Know the compensation structure within your sector for every significant role on which your business, company, or firm will depend. Know how businesses in your sector compensate owners, managers, administrative employees, producer employees, laborers, and suppliers. Make sure you know how to engage and retain others in your business or to support your business, to secure work, manage work, complete work, and deliver goods and services. If owners secure the work in your sector, and employees perform and deliver it, then know the compensation arrangements for each, whether percentages, employee salaries, hourly wages, or vendor contracts. 

⤠  Be sure you know the condition of your herds and flocks. ⤟

Owners

Businesses, companies, or firms generally compensate owners not to do the work but to finance the work, contributing the capital and accepting the financial risk of obligations. Businesses may also pay owners to secure or originate the work, supervise the work, produce some of the work at key stages, and deliver the work to the client or customer. When a business has multiple owners, compensation is generally by each owner’s economic value to the business. Economic value may depend on capital contributed, revenue generated through secured work, and profit from work the owner supervises, minus the owner’s share of business overhead. Even though an owner’s primary value may not be in the work the owner completes, when others could do so at a lower labor cost, for an owner to secure work may require the owner to demonstrate expertise in that work. 

Criteria

Performance and compensation criteria can change for participants in a business over time. The traditional firm evaluates the work of a new associate based on training ease, learning ability, work commitment, and adjustment to the firm’s culture and personnel.
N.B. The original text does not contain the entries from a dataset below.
==> v25: inputs <==
==> flow/design.v <==
module fpmultiplier (output logic [31:0] product, output logic ready,
		input logic [31:0] a, input logic clock, nreset);
enum {activation, start, loada, loadb, check, special, regularcalculation,carries, final_output}state;
logic [31:0] multi_a, multi_b;
logic [47:0] manti_48bit;
logic [22:0] manti_23bit; 
logic [9:0] expon; 
logic sign;
logic infinite_a,NaN_a,zero_a,infinite_b,NaN_b,zero_b; 
assign  infinite_a = (multi_a[30:23]==8'b11111111)&&(multi_a[22:0]==0);
assign  NaN_a = (multi_a[30:23]==8'b11111111)&&(multi_a[22:0]!=0);
assign  zero_a = (multi_a[30:23]==0);
assign  infinite_b = (multi_b[30:23]==8'b11111111)&&(multi_b[22:0]==0);
assign  NaN_b = (multi_b[30:23]==8'b11111111)&&(multi_b[22:0]!=0);
assign  zero_b = (multi_b[30:23]==0); 
always_ff @(posedge clock, negedge nreset)
if (~nreset)
  begin 
  product <=0;
  multi_a <= 0;
  multi_b <= 0;
  state <= start;
  ready <= 0;
  end
else
begin 
  case (state)
    activation:
           begin
           ready <=1;
           end
    start: 
           begin
           ready <= 0;
           state <= loada;
           end
    loada: 
           begin 
           multi_a <= a;
           state <= loadb;
           end
    loadb: 
           begin
           multi_b <= a;
           state <= check;        
           end
    check:
           begin
           sign <= multi_a[31]^multi_b[31];
           if(NaN_a||infinite_a||zero_a||NaN_b||infinite_b||zero_b)
           state <= special;
           else
           state <= regularcalculation;
           end
    special:
           begin
            state <= final_output;
            if (NaN_a||NaN_b) 
              begin
              expon <= 10'b0011111111;
              manti_23bit <= 1;
              end
            else if (infinite_a||infinite_b) 
              begin
              if (zero_a|zero_b)  
                begin
                expon <= 10'b0011111111;
                manti_23bit <= 1;  
                end
              else 
                begin
                expon <= 10'b0011111111;
                manti_23bit <= 0;
                end
              end
            else 
              begin 
              expon <= 10'b0000000000;
              manti_23bit <= 0;
              end
           end
    regularcalculation:
           begin
           state <= carries;
           sign <= multi_a[31]^multi_b[31];
           manti_48bit <= {1'b1, {multi_a[22:0]}}*{1'b1, {multi_b[22:0]}};
           expon <= {2'b00,multi_a[30:23]}+{2'b00,multi_b[30:23]}-10'd127; 
           end 
    carries:
           begin 
           state <= final_output;
           if (manti_48bit[47]==1)  
             begin
             expon <= expon + 1'b1; 
             manti_48bit <= manti_48bit>>1|{{25{1'b0}},1'b1,{22{1'b0}}}; 
             end
           else
             begin  
             manti_48bit <= manti_48bit|{{25{1'b0}},1'b1,{22{1'b0}}}; 
             end
           end
    final_output:
           begin 
           ready <= 1;
           state <= start;        
           if (NaN_a||infinite_a||zero_a||NaN_b||infinite_b||zero_b)
             product <= {sign,expon[7:0],manti_23bit};
           else if ($signed(expon) >= 255)
             product <= {sign,8'b11111111,23'd0};
           else if ($signed(expon) <= 0)
             product <= {sign,31'd0};
           else 
             product <= {sign,expon[7:0],manti_48bit[45:23]};
           end 
  endcase
end
endmodule
==> 04-24 <==
==> flow/design.v (excerpt) <==
module smm(input clk, reset,
           input [7:0] readdata,
           output we, 
			  output [15:0] address,
			  output [7:0] writedata);
==> flow/config.mk <==
export PLATFORM = sky130hd
export DESIGN_NAME = smm
export DESIGN_NICKNAME = smm
export VERILOG_FILES = /design/flow/design.v
export SDC_FILE = /design/flow/constraint.sdc
export NUM_CORES = 4
export LEC_CHECK = 0
export ABC_AREA = 0
export CAP_MARGIN = 20
export CELL_PAD_IN_SITES_DETAIL_PLACEMENT = 1
export CELL_PAD_IN_SITES_GLOBAL_PLACEMENT = 1
export CORE_MARGIN = 3
export CORE_UTILIZATION = 22
export MAX_ROUTING_LAYER = met4
export MIN_ROUTING_LAYER = met2
export PLACE_DENSITY_LB_ADDON = 0.11
export SETUP_SLACK_MARGIN = 0.77
export SLEW_MARGIN = 20
==> flow/constraint.sdc <==
create_clock -name core_clock -period 3.7 [get_ports {clk}]
set_input_delay 0.7400 -clock core_clock [delete_from_list [all_inputs] [get_ports {clk}]]
set_output_delay 0.7400 -clock core_clock [all_outputs]
set_load 0.01 [all_outputs]
run.sh (not shown) runs the stock make flow with config.mk's settings and CLKGATE_MAP_FILE=.
==> 01-07 (differences from 04-24) <==
Settings changed: ABC_AREA 0 to not set, CELL_PAD_IN_SITES_DETAIL_PLACEMENT 1 to not set, CELL_PAD_IN_SITES_GLOBAL_PLACEMENT 1 to not set, CORE_MARGIN 3 to 2, CORE_UTILIZATION 22 to 58, CTS_CLUSTER_SIZE set to 37, MAX_ROUTING_LAYER met4 to not set, MIN_ROUTING_LAYER met2 to not set, PLACE_DENSITY_LB_ADDON 0.11 to not set, SETUP_SLACK_MARGIN 0.77 to 0.76.
==> flow/constraint.sdc (replaced) <==
create_clock -name core_clock -period 2.65 [get_ports {clk}]
set_input_delay 0.5300 -clock core_clock [delete_from_list [all_inputs] [get_ports {clk}]]
set_output_delay 0.5300 -clock core_clock [all_outputs]
set_load 0.01 [all_outputs]
==> notes <==
- 01-07 died in global routing (5_1_grt) with DPL-0038. 04-24 ran to the end with violations: setup timing.
- Area after synthesis is the same in 04-24 and 01-07.
- In 01-07 the die area is smaller than in 04-24, by about 60%.
- Synthesized cell count is the same in 04-24 and 01-07.


==> inputs of job 2624 <==
==> flow/design.v <==
module datapath(input clk, reset, weCU, buffIRCU, buffAHCU,
                input buffALCU, buffRCU, srcbmuxCU, adrmuxCU,
			       input [1:0] acmuxCU, pcmuxCU,
			       input [2:0] aluopCU,
			       input [7:0] memdata,
			       output [15:0] address,
			       output [7:0] writedata, instrCU,
			       output zeroCU);
wire [7:0]  adrHout, buffIRout, buffAHout, buffALout, srcbmuxout;
wire [7:0]  acout, acmuxout, rout, buffRout, aluout;
wire [15:0] pcout, pcaddout, mdaout, pcmuxout, adrmuxout;
flopr #(8) IR(clk, reset, buffIRout, instrCU);
flopr #(8) adrH(clk, reset, buffAHout, adrHout);
buff buffIR(clk, reset, memdata, buffIRCU, buffIRout);
buff buffadrH(clk, reset, memdata, buffAHCU, buffAHout);
buff buffadrL(clk, reset, memdata, buffALCU, buffALout);
mux3 #(8) acmux(aluout, memdata, rout, acmuxCU, acmuxout);
flopr #(8) AC(clk, reset, acmuxout, acout);
flopr #(8) R(clk, reset, buffRout, rout);
buff buffR(clk, reset, acout, buffRCU, buffRout);
mux2 #(8) srcbmux(rout, 8'b00000001, srcbmuxCU, srcbmuxout);
alu alu(acout, srcbmuxout, aluopCU, aluout, zeroCU);
flopr #(16) PC(clk, reset, pcmuxout, pcout);
mux3 #(16) pcmux(pcout, pcaddout, {adrHout, buffALout}, pcmuxCU, pcmuxout);
adder pcadder(pcout, 16'b000000000000001, pcaddout);
flopr #(16) MDA(clk, reset, {adrHout, buffALout}, mdaout);
mux2 #(16) addressmux(pcout, mdaout, adrmuxCU, adrmuxout);
assign address = adrmuxout;
assign writedata = aluout;
endmodule
module mux2 # (parameter WIDTH = 8)
(input  [WIDTH-1:0] a0, a1,
 input s,
 output [WIDTH-1:0] y);
  assign y = s ? a1 : a0;
endmodule
module mux3 # (parameter WIDTH = 8)
(input  [WIDTH-1:0] a0, a1, a2,
 input  [1:0] s,
 output [WIDTH-1:0] y);
  assign y = s[1] ? a2 : (s[0] ? a1 : a0); 
endmodule
module flopr # (parameter WIDTH = 8)
(input clk, reset,
 input [WIDTH-1:0] d,
 output reg [WIDTH-1:0] q);
 always @ (posedge clk, posedge reset)
   if (reset) q <= 0;
   else q <= d;
endmodule
module buff(input clk, reset, input[7:0] a, input s, output [7:0] y);
  reg [7:0] q;
  assign y = (s == 1) ? a : q;
  always @ (posedge clk, posedge reset)
    if (reset) q <= 0;
    else q <= y;
endmodule
module adder(input [15:0] a, b, output [15:0] y);
assign y = a + b;
endmodule
module alu (a, b, sel, out, zero);
    input [7:0] a,b;
    input [2:0] sel; 
    output reg [7:0] out;
    output reg zero;
    always @ (*) 
    begin 
        case(sel) 
		      3'b000:   
	begin
		out = a; 
		if (out == 0) zero = 1;  
		else zero = 0; 
          end
            3'b001:   
	begin
		out = a+b;  
		if (out == 0)
		 zero = 1;  
		else
		zero = 0;
          end     
            3'b010:   
	begin
		out = a-b;  
		if (out == 0) zero = 1;  
		else zero = 0;
          end 
            3'b011:   
	begin
		out = 0; 
		zero = 1;
          end
			   3'b100:   
	begin
		out = a & b; 
		if (out == 0)
		 zero = 1;  
		else
		zero = 0;
          end
		     3'b101:   
	begin
		out = a | b; 
		if (out == 0) zero = 1;  
		else zero = 0; 
          end
			  3'b110:   
	begin
		out = a ^ b; 
		if (out == 0) zero = 1;  
		else zero = 0; 
          end		 
			  3'b111:   
	begin
		out = ~a; 
		if (out == 0) zero = 1;  
		else zero = 0; 
          end
        endcase
    end
endmodule
module controller(input clk, reset, zflag, 
                  input [7:0] opcode, 
						output buffIR, buffAH, buffAL, buffR, srcbmux, adrmux, we,
			         output [1:0] pcmux, acmux, 
						output [2:0] aluop);
  maindec md(clk, reset, zflag, opcode, buffAL, buffR, buffIR, buffAH, srcbmux, adrmux, we, pcmux, acmux, aluop);
endmodule
module maindec(input clk, reset, zflag, 
               input [7:0] opcode, 
					output buffAL, buffR, buffIR, buffAH, srcbmux, adrmux, we,
			      output [1:0] pcmux, acmux,
					output [2:0] aluop);
  reg [13:0] controls;
  reg [3:0] state, nextstate;
  assign {buffAL, buffAH, buffIR, acmux, buffR, srcbmux, aluop, pcmux, adrmux, we} = controls;
  parameter fetch = 4'b0000;
  parameter decode = 4'b0001;
  parameter getah = 4'b0010;
  parameter getal = 4'b0011;
  parameter loaddata = 4'b0100;
  parameter storedata = 4'b0101;
  parameter jumpinstr = 4'b0110;
  parameter alu = 4'b0111;
  parameter r_to_ac = 4'b1000;
  parameter ac_to_r = 4'b1001;
  parameter ahfetch = 4'b1010;
  parameter pcinc = 4'b1011;
  parameter NOP = 8'h00;
  parameter LDAC = 8'h01;
  parameter STAC = 8'h02;
  parameter MVAC = 8'h03;
  parameter MOVR = 8'h04;
  parameter JUMP = 8'h05;
  parameter JMPZ = 8'h06;
  parameter JPNZ = 8'h07;
  parameter ADD = 8'h08;
  parameter SUB = 8'h09;
  parameter INAC = 8'h0A;
  parameter CLAC = 8'h0B;
  parameter AND = 8'h0C;
  parameter OR = 8'h0D;
  parameter XOR = 8'h0E;
  parameter NOT = 8'h0F;
  always @(posedge clk, posedge reset)
    if (reset)  state <= fetch;
	 else        state <= nextstate;
  always @(*)
  begin  
    case(state)
	   fetch: nextstate <= decode;
		decode: case(opcode)
		          NOP: nextstate <= pcinc;
					 LDAC: nextstate <= ahfetch;
					 STAC: nextstate <= ahfetch;
					 MVAC: nextstate <= ac_to_r;
					 MOVR: nextstate <= r_to_ac;
					 JUMP: nextstate <= ahfetch;
					 JMPZ: nextstate <= ahfetch;
					 JPNZ: nextstate <= ahfetch;
					 default: nextstate <= alu;
				 endcase
		 getah: nextstate <= getal;
		 getal: if (opcode == STAC)      nextstate <= storedata;
		        else if (opcode == LDAC) nextstate <= loaddata;
				  else if ((opcode == JMPZ) & ~zflag) nextstate <= pcinc;
				  else if ((opcode == JPNZ) & zflag)  nextstate <= pcinc;
				  else                     nextstate <= jumpinstr;
		 jumpinstr: nextstate <= fetch;
		 storedata: nextstate <= fetch;
		 loaddata: nextstate <= fetch;
		 ac_to_r: nextstate <= fetch;
		 r_to_ac: nextstate <= fetch;
		 alu: nextstate <= fetch;
		 ahfetch: nextstate <= getah;
		 pcinc: nextstate <= fetch;
		 default: nextstate <= fetch;
	 endcase
  end
  always @(*)
  begin
    case(state)
	   fetch: controls <= 14'b00100000000000;
		decode: controls <= 14'b00000000000000;
		getah: controls <= 14'b01000000000100;
		getal: controls <= 14'b10000000000000;
		storedata: controls <= 14'b00000000000111;
		loaddata: controls <=  14'b00001000000110;
		ac_to_r: controls <= 14'b00000100000100;
		r_to_ac: controls <= 14'b00010000000100;
		jumpinstr: controls <= 14'b00000000001010;
		ahfetch: controls <= 14'b00000000000100;
		pcinc: controls <= 14'b00000000000100;
		alu:
		begin
		  case(opcode)
		    ADD: controls <= 14'b00000000010100;
			 SUB: controls <= 14'b00000000100100;
			 INAC: controls <= 14'b00000010010100;
			 CLAC: controls <= 14'b00000000110100;
			 AND: controls <= 14'b00000001000100;
			 OR: controls <= 14'b00000001010100;
			 XOR: controls <= 14'b00000001100100;
			 NOT: controls <= 14'b00000001110100;
			 default: controls <= 14'b00000000000000;
		  endcase
		end
		default: controls <= 14'b00000000000000;
    endcase
  end
endmodule
module smm(input clk, reset,
           input [7:0] readdata,
           output we, 
			  output [15:0] address,
			  output [7:0] writedata);
wire buffR, buffIR, buffAH, mdamux, buffAL, adrmux, srcbmux;
wire [1:0] pcmux, acmux;
wire [2:0] aluop;
wire [15:0] addr;
wire [7:0] wdata, instr;
wire zero;
datapath dp(clk, reset, we, buffIR, buffAH, buffAL, buffR, srcbmux, adrmux, acmux, pcmux, aluop, readdata, addr, wdata, instr, zero);
controller cu(clk, reset, zero, instr, buffIR, buffAH, buffAL, buffR, srcbmux, adrmux, we, pcmux, acmux, aluop);
assign writedata = wdata;
assign address = addr;
endmodule
==> flow/run.sh <==
#!/bin/bash
# the make line also repeats each setting of config.mk as NAME=value (left out here)
make -C /OpenROAD-flow-scripts/flow DESIGN_CONFIG=/design/flow/config.mk WORK_HOME=/design/flow/orfs CLKGATE_MAP_FILE= finish
==> flow/config.mk <==
export PLATFORM = sky130hd
export DESIGN_NAME = smm
export DESIGN_NICKNAME = smm
export VERILOG_FILES = /design/flow/design.v
export SDC_FILE = /design/flow/constraint.sdc
export NUM_CORES = 4
export LEC_CHECK = 0
export ABC_AREA = 1
export CAP_MARGIN = 0
export CELL_PAD_IN_SITES_GLOBAL_PLACEMENT = 0
export CORE_ASPECT_RATIO = 0.91
export CORE_MARGIN = 2
export CORE_UTILIZATION = 70
export CTS_CLUSTER_DIAMETER = 261
export CTS_CLUSTER_SIZE = 15
export GPL_TIMING_DRIVEN = 1
export HOLD_SLACK_MARGIN = 0.21
export PLACE_DENSITY_LB_ADDON = 0.11
export SETUP_SLACK_MARGIN = 0.72
export SLEW_MARGIN = 10
==> flow/constraint.sdc <==
create_clock -name core_clock -period 3.85 [get_ports {clk}]
set_input_delay 0.7700 -clock core_clock [delete_from_list [all_inputs] [get_ports {clk}]]
set_output_delay 0.7700 -clock core_clock [all_outputs]
set_load 0.01 [all_outputs]
==> job 119 (differences from job 2624) <==
==> flow/config.mk (replaced) <==
export PLATFORM = sky130hd
export DESIGN_NAME = smm
export DESIGN_NICKNAME = smm
export VERILOG_FILES = /design/flow/design.v
export SDC_FILE = /design/flow/constraint.sdc
export NUM_CORES = 4
export LEC_CHECK = 0
export ABC_AREA = 1
export CAP_MARGIN = 20
export CORE_MARGIN = 2
export CORE_UTILIZATION = 69
export CTS_CLUSTER_DIAMETER = 237
export CTS_CLUSTER_SIZE = 23
export PLACE_DENSITY = 0.6
export SETUP_SLACK_MARGIN = 0.84
export SLEW_MARGIN = 20
==> flow/constraint.sdc (replaced) <==
create_clock -name core_clock -period 2.86 [get_ports {clk}]
set_input_delay 0.5720 -clock core_clock [delete_from_list [all_inputs] [get_ports {clk}]]
set_output_delay 0.5720 -clock core_clock [all_outputs]
set_load 0.01 [all_outputs]
==> job 7548 (differences from job 2624) <==
==> flow/config.mk (replaced) <==
export PLATFORM = sky130hd
export DESIGN_NAME = smm
export DESIGN_NICKNAME = smm
export VERILOG_FILES = /design/flow/design.v
export SDC_FILE = /design/flow/constraint.sdc
export NUM_CORES = 4
export LEC_CHECK = 0
export CAP_MARGIN = 20
export CORE_MARGIN = 2
export CORE_UTILIZATION = 41
export PLACE_DENSITY = 0.6
export SLEW_MARGIN = 20
==> flow/constraint.sdc (replaced) <==
create_clock -name core_clock -period 4.93 [get_ports {clk}]
set_input_delay 0.9860 -clock core_clock [delete_from_list [all_inputs] [get_ports {clk}]]
set_output_delay 0.9860 -clock core_clock [all_outputs]
set_load 0.01 [all_outputs]
==> qor summary <==
item                                                            job 2624                  job 7548                    job 119
Die Wd                                                           92.7 um                    113 um                    89.2 um
Num rows                                                              29                        39                         31
Xor-xnor portion of the synthesized cell area                     0.0227                    0.0254                     0.0227
CORE AREA                                                      6970 um^2               11,500 um^2                  7140 um^2
Die boundary height                                              84.7 um                    113 um                    89.2 um
Most frequent cell after synthesis              sky130_fd_sc_hd__nand2_1  sky130_fd_sc_hd__dfrtp_1   sky130_fd_sc_hd__nand2_1
Cells in synth_stat.txt                                              705                       523                        705
Cell variety after synth                                              44                        63                         44
Setup WS pre-CTS                                                 3.03 ps                  -78.7 ps                    -655 ps
Cell count after placement                                           827                       707                        917
Status                                         aborted with a tool error  timing/DRC/antenna clean  aborted with a tool error
Stage where the flow stopped                                     5_1_grt                         -                    4_1_cts
Top cell type's share of synthesized area                          0.340                     0.352                      0.340
Adder-cell share of the synthesized area                          0.0855                    0.0885                     0.0855
Yosys-reported design area after synthesis                     5010 um^2                 4830 um^2                  5010 um^2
Performance and compensation criteria then move to skill at assigned work, management of work, effectiveness with clients or customers, and community contacts. As associates near management and partnership, compensation criteria change again to business skill, client development, and leadership and development of new personnel within the firm. Firms tend to abandon lockstep compensation schemes as associates move closer to partnership, rewarding individual performance rather than seniority rank. 

⤠  Don’t be hardhearted and tightfisted to the poor. ⤟

Objectives

Develop compensation objectives for your firm. Know why you pay each member of your firm at the level you do. Compensation should be reasonably transparent. Workers reasonably expect their compensation to bear a relationship to the compensation of other workers both inside and outside your company, and to the value of their work. Fair compensation does not mean equal compensation, but ratios of highest to lowest compensation can be important. Who decides compensation and how they decide can have a lot to do with whether workers accept compensation decisions. The book Results Oriented Financial Management states that more effective systems balance objective, formulaic measures with subjective, intuited measures. Compensation also constitutes both a look back at what a worker has done and forward at what the worker is about to do for the business and its clients or customers. 
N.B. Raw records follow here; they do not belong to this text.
Design cordic, start of the top module:
module cordic #(
    parameter data_width = 16,
    parameter iterations = 15
    )(
    input clk,
    input reset_n,
    input logic signed [data_width-1:0] angle,
    input logic signed [data_width-1:0] x_i,
    input logic signed [data_width-1:0] y_i,
    output logic signed [data_width-1:0] cos,
    output logic signed [data_width-1:0] sin,
    input valid_in,
    output logic valid_out
    );
    logic signed [data_width-1:0] atan_table [0:iterations-1];
    assign atan_table[0]  = 'd12867;   
    assign atan_table[1]  = 'd7596;    
    assign atan_table[2]  = 'd4013;    
    assign atan_table[3]  = 'd2037;    
    assign atan_table[4]  = 'd1021;    
    assign atan_table[5]  = 'd511;     
    assign atan_table[6]  = 'd256;     
    assign atan_table[7]  = 'd128;     
    assign atan_table[8]  = 'd64;      
    assign atan_table[9]  = 'd32;      
    assign atan_table[10] = 'd16;      
  ...
Settings: LEC_CHECK=0, CAP_MARGIN=20, CELL_PAD_IN_SITES_GLOBAL_PLACEMENT=0, CORE_MARGIN=2, CORE_UTILIZATION=66, CTS_CLUSTER_DIAMETER=44, GPL_TIMING_DRIVEN=1, HOLD_SLACK_MARGIN=-0.04, MAX_ROUTING_LAYER=met5, SETUP_SLACK_MARGIN=-0.19, SLEW_MARGIN=20, TNS_END_PERCENT=50; clock period 3.32 ns.
run.sh (not shown) runs the stock make flow with config.mk's settings and CLKGATE_MAP_FILE=.
The baseline finished but fails on negative setup slack.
Compensation was the first major financial decision that Erin’s new company faced. Erin expected the two older partners to propose a formula, maybe a mix of billable hours and fees generated through client development. She was surprised when the partners instead suggested relatively modest salaries based on a wide range of criteria, with year-end bonuses based on the firm’s overall performance and additional individual criteria. Compensation suddenly looked a lot more subtle and variable than Erin had expected. For just a moment, Erin wondered whether the older partners might be manipulating things to their own advantage, but she quickly put the thought out of mind. Their proposal had been more than fair to Erin and the other younger partner. Erin realized then that companies in their financial management depend in large part on respect and trust among owners. Formulas can help, but each worker’s value and contribution is unique.

Pricing

Companies may price their goods and services based on the time workers must devote to producing them. Some goods and services take substantial preparation time and time developing and maintaining client or customer relationships, around the time the goods or services themselves take. Other goods and services require little time other than production of the goods or services themselves. Prices charged may also vary by the matter’s risk or value, by market supply and demand, by client or customer perception of value, and by factors peculiar to the workers who produce the goods or services and the company charging the price.

⤠  Riches are fleeting. ⤟

Calculating

External factors need not determine a company’s prices or rates. You don’t have to charge what everyone else does. The book Results Oriented Financial Management points out that a firm can calculate an optimal hourly rate for each worker from several variables that the firm may control. Begin with the worker’s annual compensation. Then add a percentage (25%, 33%, 40%, etc.) to account for the cost of overhead. Then add a profit percentage (25%, 30%, 40%, etc.) reflecting owner investment. Add a percentage (10%, 15%, 20%, etc.) reflecting the realization rate (uncollected billings). Then divide by the worker’s estimated annual unit of production to arrive at the price or rate. No variable is completely within the firm’s control. The worker may demand more in compensation, or the clients or customers may refuse to pay the firm’s optimal price or rate. Yet firms can still base price or rate judgments on internal more so than market factors.

Uncertainty

Do not mistake your field or sector as static. Fields always face social, political, economic, demographic, technological, and other changes. Changes have accelerated recently, as technology has made the world smaller and more interconnected. Events around the country and globe affect us locally more often and more significantly. We do not completely control our destiny, whether in finances or other things. Each of these factors can affect business finances, either directly or indirectly by their effect on customers or clients:

  • interest rate fluctuations and currency depreciation;

  • bursting value bubbles and other market changes;

  • energy prices, resource shortages, and supply chain issues;

  • industry reorganizations, mergers, and acquisitions;

  • legislative action and regulatory changes;

  • international politics and national security;

  • technology development and other invention;  and

  • economic globalization and outsourcing.

Pressure

Changes can affect not only how workers go about the business but also the amount and variability of profit you earn from it. While clients or customers may have needs as great as ever, they may be less able and willing to pay for goods and services to meet those needs. Companies face revenue and cost-structure pressures. Companies must generally offer more goods or services at lower prices, while reducing their costs of producing those goods and services. That dynamic means constant downward pressure on worker wages because labor is often a company’s greatest cost. Expect to constantly adapt how and where your workers work, and at what compensation.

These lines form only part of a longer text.